Mundo

Cubanos correram "risco de enfarte" ao ouvir Obama, diz Fidel Castro

Cubanos correram "risco de enfarte" ao ouvir Obama, diz Fidel Castro

O ex-presidente cubano Fidel Castro afirmou, esta segunda-feira, que Cuba não vai esquecer as confrontações do passado com os Estados Unidos e que a ilha "não precisa de presentes" do vizinho do norte.

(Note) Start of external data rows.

File: src/rtl/core_pkg.sv
// rtl/core_pkg.sv - shared constants, FSM states and access kinds for the memory access unit
package core_pkg;

  localparam int          XLEN     = 32;
  localparam logic [31:0] NOP_WORD = 32'h0000_0013;

  typedef enum logic [1:0] {
    ST_IDLE = 2'd0,
    ST_REQ  = 2'd1,
    ST_DONE = 2'd2
  } state_e;

  typedef enum logic [1:0] {
    KIND_FETCH = 2'd0,
    KIND_LOAD  = 2'd1,
    KIND_STORE = 2'd2
  } kind_e;

  // True when exactly one of {store, load, fetch} is raised.
  function automatic logic strobe_onehot(input logic [2:0] s);
    return (s == 3'b001) || (s == 3'b010) || (s == 3'b100);
  endfunction

endpackage

File: src/rtl/mem_timeout_counter.sv
// rtl/mem_timeout_counter.sv - wait-cycle counter that flags the last allowed REQ cycle
module mem_timeout_counter #(
  parameter int TIMEOUT = 16
) (
  input  logic clk,
  input  logic rst,
  input  logic clr,
  input  logic en,
  output logic expired
);

  localparam int W_RAW = $clog2(TIMEOUT + 1);
  localparam int W     = (W_RAW < 1) ? 1 : W_RAW;
  localparam logic [W-1:0] LAST = (TIMEOUT > 0) ? W'(TIMEOUT - 1) : '0;

  logic [W-1:0] cnt;

  // Clear on transaction accept, count every REQ cycle that passes without ack.
  always_ff @(posedge clk or posedge rst) begin
    if (rst) begin
      cnt <= '0;
    end else if (clr) begin
      cnt <= '0;
    end else if (en) begin
      cnt <= cnt + 1'b1;
    end
  end

  // TIMEOUT of zero disables the abort entirely.
  generate
    if (TIMEOUT == 0) begin : g_no_timeout
      assign expired = 1'b0;
    end else begin : g_timeout
      assign expired = (cnt == LAST);
    end
  endgenerate

endmodule

File: src/rtl/mem_access_unit.sv
// rtl/mem_access_unit.sv - turns fetch/load/store strobes into a held req/ack bus transaction
module mem_access_unit #(
  parameter int              XLEN     = core_pkg::XLEN,
  parameter int              TIMEOUT  = 16,
  parameter logic [XLEN-1:0] NOP_WORD = XLEN'(core_pkg::NOP_WORD)
) (
  input  logic            clk,
  input  logic            rst,
  input  logic            fetch_req,
  input  logic            load_req,
  input  logic            store_req,
  input  logic [XLEN-1:0] addr,
  input  logic [XLEN-1:0] wdata,
  output logic [XLEN-1:0] ir,
  output logic [XLEN-1:0] mdr,
  output logic            busy,
  output logic            done,
  output logic            err,
  output logic            bus_req,
  output logic            bus_we,
  output logic [XLEN-1:0] bus_addr,
  output logic [XLEN-1:0] bus_wdata,
  input  logic [XLEN-1:0] bus_rdata,
  input  logic            bus_ack
);

  import core_pkg::*;

  state_e     state;
  kind_e      kind;
  logic [2:0] strobes;
  logic       any_strobe;
  logic       legal_req;
  logic       cnt_clr;
  logic       cnt_en;
  logic       expired;

  assign strobes    = {store_req, load_req, fetch_req};
  assign any_strobe = |strobes;
  assign legal_req  = strobe_onehot(strobes) && (addr[1:0] == 2'b00);

  // The counter restarts on every accepted request and only advances while waiting.
  assign cnt_clr = (state == ST_IDLE) && legal_req;
  assign cnt_en  = (state == ST_REQ) && !bus_ack;

  mem_timeout_counter #(
    .TIMEOUT (TIMEOUT)
  ) u_timeout (
    .clk     (clk),
    .rst     (rst),
    .clr     (cnt_clr),
    .en      (cnt_en),
    .expired (expired)
  );

  // Transaction FSM; every output is a register updated alongside the state.
  always_ff @(posedge clk or posedge rst) begin
    if (rst) begin
      state     <= ST_IDLE;
      kind      <= KIND_FETCH;
      busy      <= 1'b0;
      done      <= 1'b0;
      err       <= 1'b0;
      bus_req   <= 1'b0;
      bus_we    <= 1'b0;
      bus_addr  <= '0;
      bus_wdata <= '0;
      ir        <= NOP_WORD;
      mdr       <= '0;
    end else begin
      done <= 1'b0;
      err  <= 1'b0;
      case (state)
        ST_IDLE: begin
          if (any_strobe) begin
            busy <= 1'b1;
            if (!legal_req) begin
              // Illegal request answers with an error pulse without touching the bus.
              state <= ST_DONE;
              done  <= 1'b1;
              err   <= 1'b1;
            end else begin
              state     <= ST_REQ;
              bus_req   <= 1'b1;
              bus_we    <= store_req;
              bus_addr  <= {addr[XLEN-1:2], 2'b00};
              bus_wdata <= wdata;
              if (store_req) begin
                kind <= KIND_STORE;
              end else if (load_req) begin
                kind <= KIND_LOAD;
              end else begin
                kind <= KIND_FETCH;
              end
            end
          end
        end
        ST_REQ: begin
          // Ack wins over a timeout landing on the same cycle.
          if (bus_ack) begin
            state   <= ST_DONE;
            bus_req <= 1'b0;
            bus_we  <= 1'b0;
            done    <= 1'b1;
            case (kind)
              KIND_FETCH: ir  <= bus_rdata;
              KIND_LOAD:  mdr <= bus_rdata;
              default:    ;
            endcase
          end else if (expired) begin
            state   <= ST_DONE;
            bus_req <= 1'b0;
            bus_we  <= 1'b0;
            done    <= 1'b1;
            err     <= 1'b1;
          end
        end
        ST_DONE: begin
          state <= ST_IDLE;
          busy  <= 1'b0;
        end
        default: begin
          state   <= ST_IDLE;
          busy    <= 1'b0;
          bus_req <= 1'b0;
          bus_we  <= 1'b0;
        end
      endcase
    end
  end

endmodule

File: config.mk
export PLATFORM = sky130hd
export DESIGN_NAME = mem_access_unit
export DESIGN_NICKNAME = d
export VERILOG_FILES = /design/src/rtl/core_pkg.sv /design/src/rtl/mem_timeout_counter.sv /design/src/rtl/mem_access_unit.sv
export SDC_FILE = /design/constraint.sdc
export NUM_CORES = 1
export LEC_CHECK = 0
export ABC_CLOCK_PERIOD_IN_PS = 5300
export CAP_MARGIN = 20
export CORE_UTILIZATION = 43
export DETAILED_ROUTE_END_ITERATION = 6
export MAX_ROUTING_LAYER = met4
export PLACE_DENSITY = 0.8
export SLEW_MARGIN = 20
export SYNTH_ARGS = -nofsm -noshare
export SYNTH_HDL_FRONTEND = slang
export SYNTH_SLANG_ARGS = --single-unit
File: constraint.sdc
create_clock -name clk -period 5.3 [get_ports clk]
set_input_delay 1.06 -clock clk [delete_from_list [all_inputs] [get_ports clk]]
set_output_delay 1.06 -clock clk [all_outputs]
set_load 0.01 [all_outputs]
### After elaboration in Yosys (flattened, before gate mapping)

Cells that the tools add are included.

* output and inout bits: 133
* bits of input ports: 102
* logic and storage cells: 68
* bits in registers: 140

* mux-type cells: 26
* bitwise gates (word level): 2
* reduce and logical (&&, ||, !) cells: 17
* eq/ne operators: 10
* add/sub/neg operators: 1

Operator list (number)
* 2-to-1 mux 1 bit: 13
* 2-to-1 mux 2 bit: 5
* 2-to-1 mux 5 bit: 2
* AND reduction 3 bit: 3
* logical NOT 2 bit: 3
* case mux 1 bit (2 select lines): 3
* case mux 1 bit (3 select lines): 2
* adder 5 x 1 -> 5 bit (second input constant): 1
* equality test 5 x 4 -> 1 bit (second input constant): 1
* equality test 2 x 1 -> 1 bit (second input constant): 2
* != test 2 bit (second input constant): 2
* case mux 2 bit (2 select lines): 1
* AND reduction 2 bit: 2
* AND reduction 4 bit: 1
* equality test 3 x 1 -> 1 bit (second input constant): 1
* equality test 3 x 2 -> 1 bit (second input constant): 1
* equality test 3 bit (second input constant): 1
* logical AND 1 bit: 3
* != test 3 bit (second input constant): 1
* OR reduction 3 bit: 1
* equality test 2 bit (second input constant): 1
* logical OR 1 bit: 2
* inverter 1 bit: 2
* nonzero test 2 bit: 1
* logical NOT 1 bit: 1

### Longest topological paths before layout

Gate-level depths: netlist of run 1.

* depth in word-level cells: 7
* gate-level depth with buffers: 6
* depth with buffers taken out: 6

### Hierarchy

A second synthesis of run 1 with hierarchy kept.

* cell total of the unflattened synthesis: 342
* area total of the unflattened synthesis: 5601.6 um2

By module, submodules not included
* mem_access_unit: area an instance 5318.9 um2, cells each 318, times used 1
* mem_timeout_counter: area an instance 282.8 um2, cells each 24, times used 1

### Worst setup path after synthesis of run 1

OpenSTA, ideal clock, no wires.

* path type: input to register
* start: input store_req
* end: register bus_addr[21]
* cell stages on the path: 5
* setup time: 0.128 ns
* required time: 5.172 ns
* setup slack: 2.816 ns
* arrival time: 2.357 ns
* cell sequence: clkbuf_1 -> xor2_1 -> o211ai_4 -> buf_6 -> mux2_1

* word-level cells in the longest chain between the ends: 5

Ends and longest elaborated chain
* from (decl): line mem_access_unit.sv:11 `input logic store_req,`
* equality test 3 x 1 -> 1 bit / equality test 3 x 2 -> 1 bit (equally long branches): line core_pkg.sv:21 `return (s == 3'b001) || (s == 3'b010) || (s == 3'b100);`
* logical OR 1 bit (2 in a row): line core_pkg.sv:21
* logical AND 1 bit: line mem_access_unit.sv:40 `assign legal_req = strobe_onehot(strobes) && (addr[1:0] == 2'b00);`
* AND reduction 3 bit (no source line) (*)
* to (signal assigned): line mem_access_unit.sv:86 `bus_addr <= {addr[XLEN-1:2], 2'b00};`
* to (decl): line mem_access_unit.sv:21 `output logic [XLEN-1:0] bus_addr,`

Every way passes the cells marked *; elsewhere a longest branch is shown, timed or not.
A chain may end at the register's enable or synchronous reset.

### Final worst setup path of run 1

* start: input load_req
* end: register bus_addr[9]

* word-level cells in the longest chain between the ends: 5

Ends and longest elaborated chain
* from (decl): line mem_access_unit.sv:10 `input logic load_req,`
* equality test 3 x 1 -> 1 bit / equality test 3 x 2 -> 1 bit (equally long branches): line core_pkg.sv:21
* logical OR 1 bit (2 in a row): line core_pkg.sv:21
* logical AND 1 bit: line mem_access_unit.sv:40
* AND reduction 3 bit (no source line) (*)

Marks and branches as above.

==> results of run 1 <==
-- where the power goes --
group | switching (W) | total [W] | internal (W)
logic | 0.000515 | 0.00149 | 0.000973
registers | 0.000222 | 0.00165 | 0.00142
clock network | 0.000447 | 0.00119 | 0.000740
-- logic make-up after synthesis --
family / Yosys count
compound gates: 28
xor+xnor: 2
other cells: 1
fa+ha+maj: 3
buf+inv: 28
mux: 128
simple gates: 31
flops: 140
-- state kept, by name (all words and copies together), names as in the netlist --
register / flops
err: 1
bus_we: 1
bus_req: 1
state: 2
done: 1
bus_addr: 30
u_timeout.cnt: 5
busy: 1
mdr: 32
kind: 2
bus_wdata: 32
ir: 32
-- path summary, 6_finish.rpt --
path | end | slack (ps) | cells past startpoint | start
hold / removal | bus_wdata[1]$_DFFE_PP0P_ | 490 | 1 | bus_wdata[1]$_DFFE_PP0P_
setup reg to reg | bus_addr[9]$_DFFE_PP0P_ | 2910 | 4 | state[1]$_DFFE_PP0P_
hold reg to reg | bus_wdata[1]$_DFFE_PP0P_ | 490 | 1 | bus_wdata[1]$_DFFE_PP0P_
min in group asynchronous | bus_wdata[12]$_DFFE_PP0P_ | 1220 | 2 | rst
setup / recovery | bus_addr[9]$_DFFE_PP0P_ | 2050 | 5 | load_req
max in group asynchronous | mdr[28]$_DFFE_PP0P_ | 3030 | 3 | rst
-- cell usage in the layout (no fill, tap or decap), types with 3 or more instances in the layout --
cell / n
mux2_1: 19
a21oi_1: 8
clkbuf_16: 17
clkdlybuf4s50_1: 232
nor2_1: 5
o221ai_1: 3
clkinvlp_4: 4
nand2_1: 12
mux2_2: 68
clkbuf_8: 4
o21ai_0: 4
dfrtp_1: 137
inv_1: 4
dfstp_2: 3
mux2_4: 40
clkinv_2: 3
o311ai_0: 3
-- final cells by class --
type                    instances  area, sq um
well taps                     172          215
multi-input cells             194         2040
repair buffers                234         2340
clock inverters                10          114
flip-flops and latches        140         3510
inverters                       6         27.5
fillers                       896         4050
clock buffers                  22          484
-- cells in the mapped netlist, types with 3 or more instances --
cell type / count / area share, %
o311ai_0: 3 / 0.46
mux2_2: 68 / 13
nand2_1: 12 / 0.79
clkbuf_1: 5 / 0.33
mux2_4: 40 / 11
o221ai_1: 3 / 0.46
nor2_1: 6 / 0.39
inv_1: 5 / 0.33
dfstp_2: 3 / 1.4
a21oi_1: 8 / 0.70
buf_6: 6 / 1.2
mux2_1: 19 / 3.8
dfrtp_1: 137 / 60
o21ai_0: 4 / 0.35
buf_2: 9 / 0.79
-- worst reg2reg max path: stages (launching register included) --
cell and delay, ps:
dfrtp_1 710, nor4_4 120, o211ai_4 180, buf_4 790, mux2_2 460
-- routing by layer --
layer | wire, microns | up-vias | track usage (%)
met5 | 0 | - | -
met4 | 323 | 0 | 9.96
met3 | 1010 | 28 | 7.16
met2 | 7100 | 141 | 34.9
met1 | 5500 | 1892 | 24.0
li1 | - | 1751 | -
-- per-stage QoR --
step	setup WS (ps)	hold WS, ps	utilization, %
5_1_grt	1980	504	68.3
3_3_place_gp	1770	466	63.6
3_5_place_dp	1640	481	63.6
2_1_floorplan	492	483	-
4_1_cts	2090	495	68.3
6_report	2050	493	68.3
==> reports/metrics.yaml, run 1 <==
outcome: "completed"
first_pass_iters: 4
cts_buffers: 17
async_flop_share_pct: 100
ys_seq_area_share_pct: 61.5
antenna_found_initial: 0
start_kind: "input port"
p_per_area_nw_per_um2: 495
cap_viol_max_count: 0
path_clk_slew_ps: 50
drcViolationCount: 0
hold_class: "reg2reg"
place_area_sq_um: 8130
final_cells: 778
antenna_left: 0
cp_num_buf_inv: 2
cts_resized: 0
clk_latency_ps: 420
drv_slew: 0
final-hold-violation-count: 0
via_count: 3812
ys_types: 40
ios: 235
worst_pin_slew_ps: 995
die_h_microns: 117
chipWidth_microns: 117
path_cells: "clkdlybuf4s50_1, o21ai_0, o211ai_4, buf_4, mux2_2"
ys_ff_latch: 140
worst_path_max_delay_cell: "buf_4"
syn_inst: 361
rsz0062_at_grt: "false"
port-buffer-count: 232
arrival_ps: 3550
max_freq_ghz: 0.308
period_share_pct: 61.3
hold_buffers: 0
cts.sinks: 140
period_needed_ps: 3250
synth_top_family_by_area: "multiplexers"
grt_first_pass_wirelength_mm: 20.9
critPathTopFamily: "buffers and inverters"
crit_path_end_kind: "flop"
grt_use_total_pct: 21.5
place_hpwl_mm: 9.74
max-slew-margin-rel_pct: 33.5
die_area_sq_um: 13700
grt_overflow: 0
placementRows: 41
first_global_vias: 3879
antenna_cells: 0
wl_per_cell_microns: 17.9
yosys_warnings: 0
synth-edff-count: 0
syn_area_sq_um: 5700
routed_via_density: 4.90
htree_num_levels: 4
dp.cells: 746
slowest_delay_ps: 780
tns_ps: 0
routed_wl_mm: 13.9
drt-initial-drc-count: 165
p_leak_nw: 3.98
gp_congestion: 0.766
initial_core_util_pct: 44.6
final_nets: 697
cp_max_fo: 57
finish.instance_area_sq_um: 8720
synth_fa_ha_area_share_pct: 0.614
path_class: "in2reg"
synth.avg_cell_area_sq_um: 15.8
setup_violations: 0
synth_xor_area_share_pct: 0.307
ctsLongestPathBuffers: 2
synth-simple-area-share_pct: 3.03
synth-compound-area-share_pct: 3.64
synthMuxAreaShare_pct: 27.9
core_sq_um: 12800
max-vdd-ir-drop_mv: 0.274
cts_setup_buffers: 0
area_growth_pct: 53.0
root_buffer: "clkbuf_16"
required_ps: 5600
cts_tree: "yes"
skew_ps: 7.86
drive_gt1_share_pct: 24.8
grt_max_degree: 105
synthFlopType: "dfrtp_1"
power_w: 0.00432
Power figures use the tool's default switching activity.
==> run 2: changes to the inputs <==
--- a/config.mk
+++ b/config.mk
@@ -5,12 +5,12 @@
 export SDC_FILE = /design/constraint.sdc
 export NUM_CORES = 1
 export LEC_CHECK = 0
-export ABC_CLOCK_PERIOD_IN_PS = 5300
+export ABC_CLOCK_PERIOD_IN_PS = 2900
 export CAP_MARGIN = 20
-export CORE_UTILIZATION = 43
+export CORE_UTILIZATION = 39
 export DETAILED_ROUTE_END_ITERATION = 6
 export MAX_ROUTING_LAYER = met4
-export PLACE_DENSITY = 0.8
+export PLACE_DENSITY = 0.77
 export SLEW_MARGIN = 20
 export SYNTH_ARGS = -nofsm -noshare
 export SYNTH_HDL_FRONTEND = slang
==> constraint.sdc (replaced) <==
create_clock -name clk -period 2.9 [get_ports clk]
set_input_delay 0.58 -clock clk [delete_from_list [all_inputs] [get_ports clk]]
set_output_delay 0.58 -clock clk [all_outputs]
set_load 0.01 [all_outputs]
==> run 2 against run 1 <==
The run now ends with DRC left. First-iteration DRC count decreased by 23%. Cell area increased by 2.3%. Sequential power increased by 83%. Worst hold slack got worse by 18 ps. Cell count increased by 2.2%. Flip-flop and latch count unchanged. Utilization decreased by 5.0 points. Combinational power increased by 83%. Die area increased by 10%. Routed wire length decreased by 5.6%. Non-clock buffer count increased by 9. Clock skew decreased by 2.2 ps. Largest cell class unchanged.
==> reports/metrics.yaml, run 2 (synthesis results as in run 1) <==
reg_top3: "bus_wdata x32, ir x32, mdr x32"
wl_per_cell_microns: 16.5
antenna_left: 0
via_count: 3823
path_class: "reg2reg"
p_clk_share_pct: 29.2
grt_use_total_pct: 18.5
arrival_ps: 2540
period_share_pct: 77.6
mostFrequentLayoutCells: "clkdlybuf4s50_1 (232), dfrtp_1 (137), mux2_2 (68)"
cp_num_buf_inv: 0
path_clk_slew_ps: 60
cap_viol_max_count: 0
drv_slew: 0
drive_gt1_share_pct: 26.0
grt_first_pass_wirelength_mm: 20.3
port-buffer-count: 232
cts_tree: "yes"
setup_violations: 0
die_area_sq_um: 15100
worst_path_max_delay_cell: "dfrtp_1"
chipWidth_microns: 123
max_freq_ghz: 0.444
cts_buffers: 17
max-vdd-ir-drop_mv: 0.607
worst_pin_slew_ps: 836
intPower_w: 0.00598
cp_max_fo: 32
place_hpwl_mm: 9.36
ios: 235
path_cells: "nand4bb_1, or2_2, mux2_2"
routed_wl_mm: 13.2
tns_ps: 0
swShare_pct: 26.4
p_per_area_nw_per_um2: 910
seq_power_share_pct: 37.2
violations: "DRC"
antenna_found_initial: 0
p_switching_w: 0.00214
max-slew-margin-rel_pct: 44.3
hold_class: "reg2reg"
ctsLongestPathBuffers: 2
skew_ps: 5.62
core_sq_um: 14100
fillers: 1052
gp_congestion: 0.807
initial_core_util_pct: 40.5
root_buffer: "clkbuf_16"
power_w: 0.00812
hold_buffers: 0
clk_latency_ps: 410
final-hold-violation-count: 0
p_leak_nw: 4.09
antenna_cells: 0
p_comb_share_pct: 33.6
first_global_vias: 4078
first_pass_iters: 6
cts.sinks: 140
slowest_delay_ps: 710
htree_num_levels: 4
routed_via_density: 4.81
start_kind: "flop"
rsz0062_at_grt: "false"
drcViolationCount: 5
period_needed_ps: 2250
drt-initial-drc-count: 127
mostFrequentLayoutCell: "clkdlybuf4s50_1"
critPathTopFamily: "simple AND/OR/NAND/NOR gates"
placementRows: 43
outcome: "finished with violations"
die_h_microns: 123
grt_overflow: 0
final_nets: 706
cts_resized: 0
grt_max_degree: 68
required_ps: 3190
cts_setup_buffers: 0
crit_path_end_kind: "flop"
area_growth_pct: 56.5
run 2: cell count changes in the layout (fill, tap and decap cells not counted):
| cell | delta |
|---|---|
| clkinv_2 | -1 |
| clkinvlp_4 | -2 |
| bufinv_16 | +2 |
| buf_12 | +5 |
| buf_4 | +4 |
| clkbuf_8 | +2 |
| clkbuf_1 | -1 |
run 2: layer usage:
| metal | global-route usage, % | share of wire [%] | up-vias |
|---|---|---|---|
| li1 | - | - | 1760 |
| met1 | 21.0 | 41 | 1872 |
| met2 | 29.8 | 49 | 172 |
| met3 | 6.50 | 8.2 | 19 |
| met4 | 7.39 | 1.9 | 0 |
| met5 | - | 0 | - |
run 2: area by class of cell:
| type | instances | area [sq um] | area share [%] |
|---|---|---|---|
| inverters | 6 | 26.3 | 0.294 |
| repair buffers | 243 | 2470 | 27.6 |
| multi-input cells | 194 | 2040 | 22.8 |
| well taps | 180 | 225 | 2.52 |
| clock buffers | 23 | 508 | 5.69 |
| clock inverters | 9 | 155 | 1.74 |
| flip-flops and latches | 140 | 3510 | 39.3 |
run 2: power groups by stage:
stage,clock network (W),registers (W),logic [W]
6_report,0.00237,0.00302,0.00273
5_1_grt,0.00253,0.00311,0.00291
4_1_cts,0.00243,0.00303,0.00276
3_5_place_dp,0,0.00303,0.00275
3_3_place_gp,0,0.00302,0.00268
2_1_floorplan,0,0.00325,0.000923
run 2: final timing paths:
path | cells past startpoint | slack [ps] | startpoint | end
setup / recovery | 3 | 650 | state[1]$_DFFE_PP0P_ | mdr[26]$_DFFE_PP0P_
hold / removal | 2 | 480 | bus_req$_DFFE_PP0P_ | bus_req$_DFFE_PP0P_
setup reg to reg | 3 | 650 | state[1]$_DFFE_PP0P_ | mdr[26]$_DFFE_PP0P_
hold reg to reg | 2 | 480 | bus_req$_DFFE_PP0P_ | bus_req$_DFFE_PP0P_
max in group asynchronous | 3 | 1650 | rst | ir[1]$_DFFE_PP1P_
min in group asynchronous | 2 | 540 | rst | bus_wdata[31]$_DFFE_PP0P_
run 2: per-stage QoR:
step           instances  utilization (%)  instance area (sq um)  hold WS (ps)  worst slack [ps]
6_report             795             63.3                   8930           476               648
5_1_grt              795             63.3                   8930           517               498
4_1_cts              795             63.3                   8930           477               587
3_5_place_dp         763             58.6                   8260           463               335
3_3_place_gp         763             58.6                   8260           465               385
2_1_floorplan        362                -                   5710           483               573
run 2: tightest hold or removal path, cell delays in order, from the launching register on:
cell	delay [ps]
dfrtp_1	340
nand2_1	50
nand2_1	50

Fidel Castro diz que Cuba "não precisa de presentes" dos EUA

"Não precisamos que o império nos dê nenhum presente", afirmou o "pai" da revolução cubana, 89 anos, retirado do poder desde 2006, num texto publicado uma semana depois da visita do presidente norte-americano, Barack Obama, a Havana.

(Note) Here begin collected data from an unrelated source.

==> src/rtl/stage_fifo.sv <==
// stage_fifo: parametrised inter-stage FIFO with flags, occupancy count, flush and sticky overflow
// Ports: clk, reset (sync, active-high); FLUSH_S discards all entries;
//   PUSH_S/DIN_S producer write, FULL_S/ALMOST_FULL_S back-pressure;
//   POP_S consumer read, EMPTY_S/DOUT_R head entry (0 while empty);
//   COUNT_S occupancy 0..DEPTH; OVERFLOW_S sticky dropped-push flag.
module stage_fifo #(
    parameter int WIDTH       = 32,
    parameter int DEPTH       = 2,
    parameter int AFULL_LEVEL = DEPTH - 1,
    localparam int CW         = $clog2(DEPTH + 1)
) (
    input  logic             clk,
    input  logic             reset,
    input  logic             FLUSH_S,
    input  logic             PUSH_S,
    input  logic [WIDTH-1:0] DIN_S,
    output logic             FULL_S,
    output logic             ALMOST_FULL_S,
    input  logic             POP_S,
    output logic             EMPTY_S,
    output logic [WIDTH-1:0] DOUT_R,
    output logic [CW-1:0]    COUNT_S,
    output logic             OVERFLOW_S
);
    localparam int PW = (DEPTH > 1) ? $clog2(DEPTH) : 1;

    logic [WIDTH-1:0] r_mem [DEPTH];
    logic [PW-1:0]    r_wp;
    logic [PW-1:0]    r_rp;
    logic [CW-1:0]    r_count;
    logic             r_overflow;
    logic             w_push_ok;
    logic             w_pop_ok;
    logic             w_wr;
    logic [PW-1:0]    w_wp_nxt;
    logic [PW-1:0]    w_rp_nxt;

    assign EMPTY_S       = (r_count == '0);
    assign FULL_S        = (r_count == CW'(DEPTH));
    assign ALMOST_FULL_S = (r_count >= CW'(AFULL_LEVEL));
    assign COUNT_S       = r_count;
    assign DOUT_R        = EMPTY_S ? '0 : r_mem[r_rp];
    assign OVERFLOW_S    = r_overflow;

    // a full FIFO still accepts a push when the head leaves in the same cycle
    assign w_pop_ok  = POP_S & ~EMPTY_S;
    assign w_push_ok = PUSH_S & (~FULL_S | w_pop_ok);
    assign w_wr      = w_push_ok & ~FLUSH_S & ~reset;
    assign w_wp_nxt  = (r_wp == PW'(DEPTH - 1)) ? '0 : r_wp + PW'(1);
    assign w_rp_nxt  = (r_rp == PW'(DEPTH - 1)) ? '0 : r_rp + PW'(1);

    always_ff @(posedge clk) begin
        if (w_wr)
            r_mem[r_wp] <= DIN_S;
    end

    always_ff @(posedge clk) begin
        if (reset) begin
            r_wp       <= '0;
            r_rp       <= '0;
            r_count    <= '0;
            r_overflow <= 1'b0;
        end else if (FLUSH_S) begin
            r_wp    <= '0;
            r_rp    <= '0;
            r_count <= '0;
        end else begin
            if (w_push_ok)
                r_wp <= w_wp_nxt;
            if (w_pop_ok)
                r_rp <= w_rp_nxt;
            r_count <= r_count + CW'(w_push_ok) - CW'(w_pop_ok);
            if (PUSH_S & ~w_push_ok)
                r_overflow <= 1'b1;
        end
    end
endmodule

"Os nossos esforços serão legais e pacíficos, porque o nosso compromisso é com a paz e a fraternidade de todos os seres humanos que vivem no planeta", acrescentou no longo texto, intitulado "Irmão Obama".

Sobre o discurso do presidente norte-americano na terça-feira em Havana, Fidel Castro escreve que, ao falar de "esquecer o passado e olhar para o futuro", Obama recorreu "às palavras mais melosas" e que os cubanos correram "risco de um enfarte" ao ouvir Obama falar de cubanos e norte-americanos como "amigos, família e vizinhos", citando uma longa lista de contenciosos passados entre os dois países.

"Que ninguém se iluda quanto ao facto de que o povo deste país nobre e desinteressado renunciará à glória e aos direitos, à riqueza espiritual adquirida pelo desenvolvimento da educação, a ciência e a cultura", afirmou.

Fidel Castro criticou igualmente as palavras de Obama sobre "enterrar os últimos vestígios da Guerra Fria", avançando com a "modesta sugestão" de que Obama "reflita e não tente teorizar sobre a política cubana".

O texto é datado de 27 de março e foi divulgado esta segunda-feira.